Problem details: Once you find the line containing "export PLACE_DENSITY = 0.76", please retype it and every line after it to the end of the entries, exactly and with nothing added.

Segment Start: Records for this task

[config.mk]
export PLATFORM = sky130hd
export DESIGN_NAME = ovc_host_ctrl
export DESIGN_NICKNAME = d
export VERILOG_FILES = /design/src/common/ovc_pkg.sv /design/src/verilog/ovc_serial_shift.sv /design/src/verilog/ovc_host_ctrl.sv
export SDC_FILE = /design/constraint.sdc
export NUM_CORES = 1
export LEC_CHECK = 0
export ABC_AREA = 1
export BUFFER_PORTS_ARGS = -buffer_cell sky130_fd_sc_hd__buf_2
export CORE_MARGIN = 2
export CORE_UTILIZATION = 55
export DETAILED_ROUTE_END_ITERATION = 8
export PLACE_DENSITY = 0.76
export SYNTH_ARGS = -nofsm -noshare
export SYNTH_HDL_FRONTEND = slang
export SYNTH_HIERARCHICAL = 1
export SYNTH_SLANG_ARGS = --single-unit
[constraint.sdc]
create_clock -name i_clk -period 2 [get_ports i_clk]
set_input_delay 0.1 -clock i_clk [delete_from_list [all_inputs] [get_ports i_clk]]
set_output_delay 0.1 -clock i_clk [all_outputs]
set_load 0.01 [all_outputs]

Segment End: Records for this task

Result below:
export PLACE_DENSITY = 0.76
export SYNTH_ARGS = -nofsm -noshare
export SYNTH_HDL_FRONTEND = slang
export SYNTH_HIERARCHICAL = 1
export SYNTH_SLANG_ARGS = --single-unit
[constraint.sdc]
create_clock -name i_clk -period 2 [get_ports i_clk]
set_input_delay 0.1 -clock i_clk [delete_from_list [all_inputs] [get_ports i_clk]]
set_output_delay 0.1 -clock i_clk [all_outputs]
set_load 0.01 [all_outputs]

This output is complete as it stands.